EXCERPTED DATA ▸
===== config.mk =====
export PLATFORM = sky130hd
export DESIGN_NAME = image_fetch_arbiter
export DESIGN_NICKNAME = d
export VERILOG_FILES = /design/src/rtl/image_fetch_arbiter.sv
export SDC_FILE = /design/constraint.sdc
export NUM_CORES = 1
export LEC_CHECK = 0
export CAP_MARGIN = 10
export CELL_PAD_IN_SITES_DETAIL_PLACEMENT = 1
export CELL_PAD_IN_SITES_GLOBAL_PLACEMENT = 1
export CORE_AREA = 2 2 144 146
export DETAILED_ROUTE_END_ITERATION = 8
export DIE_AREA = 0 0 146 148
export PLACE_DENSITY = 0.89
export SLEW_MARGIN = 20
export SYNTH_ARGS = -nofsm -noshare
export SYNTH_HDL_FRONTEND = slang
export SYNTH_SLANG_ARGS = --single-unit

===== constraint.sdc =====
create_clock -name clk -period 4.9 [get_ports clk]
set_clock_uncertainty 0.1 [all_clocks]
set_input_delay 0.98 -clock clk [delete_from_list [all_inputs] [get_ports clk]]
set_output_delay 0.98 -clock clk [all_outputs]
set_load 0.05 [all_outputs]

...

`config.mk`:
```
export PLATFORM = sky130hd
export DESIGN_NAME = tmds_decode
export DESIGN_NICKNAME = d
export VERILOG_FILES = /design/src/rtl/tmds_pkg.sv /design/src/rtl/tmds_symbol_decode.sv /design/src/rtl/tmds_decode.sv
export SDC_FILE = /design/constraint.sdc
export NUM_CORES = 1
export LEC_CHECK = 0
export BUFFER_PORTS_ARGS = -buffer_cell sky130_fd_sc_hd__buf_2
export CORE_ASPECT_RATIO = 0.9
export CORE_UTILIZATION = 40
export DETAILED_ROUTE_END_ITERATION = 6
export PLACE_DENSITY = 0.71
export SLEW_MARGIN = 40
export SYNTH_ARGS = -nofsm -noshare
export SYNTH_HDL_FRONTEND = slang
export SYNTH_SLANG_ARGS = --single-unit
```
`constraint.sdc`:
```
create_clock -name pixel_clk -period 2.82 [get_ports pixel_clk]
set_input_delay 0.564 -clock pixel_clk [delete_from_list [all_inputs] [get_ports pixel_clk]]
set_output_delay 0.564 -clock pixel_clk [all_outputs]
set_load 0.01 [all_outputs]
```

EXERCISE PROMPT ▸ Each line above from the one with "set_output_delay 0.98 -clock" up to and including the one with "set_load 0.05 [all_outputs]" must be set down exactly, and no line outside that span may appear.

EXERCISE RESULT ▸
set_output_delay 0.98 -clock clk [all_outputs]
set_load 0.05 [all_outputs]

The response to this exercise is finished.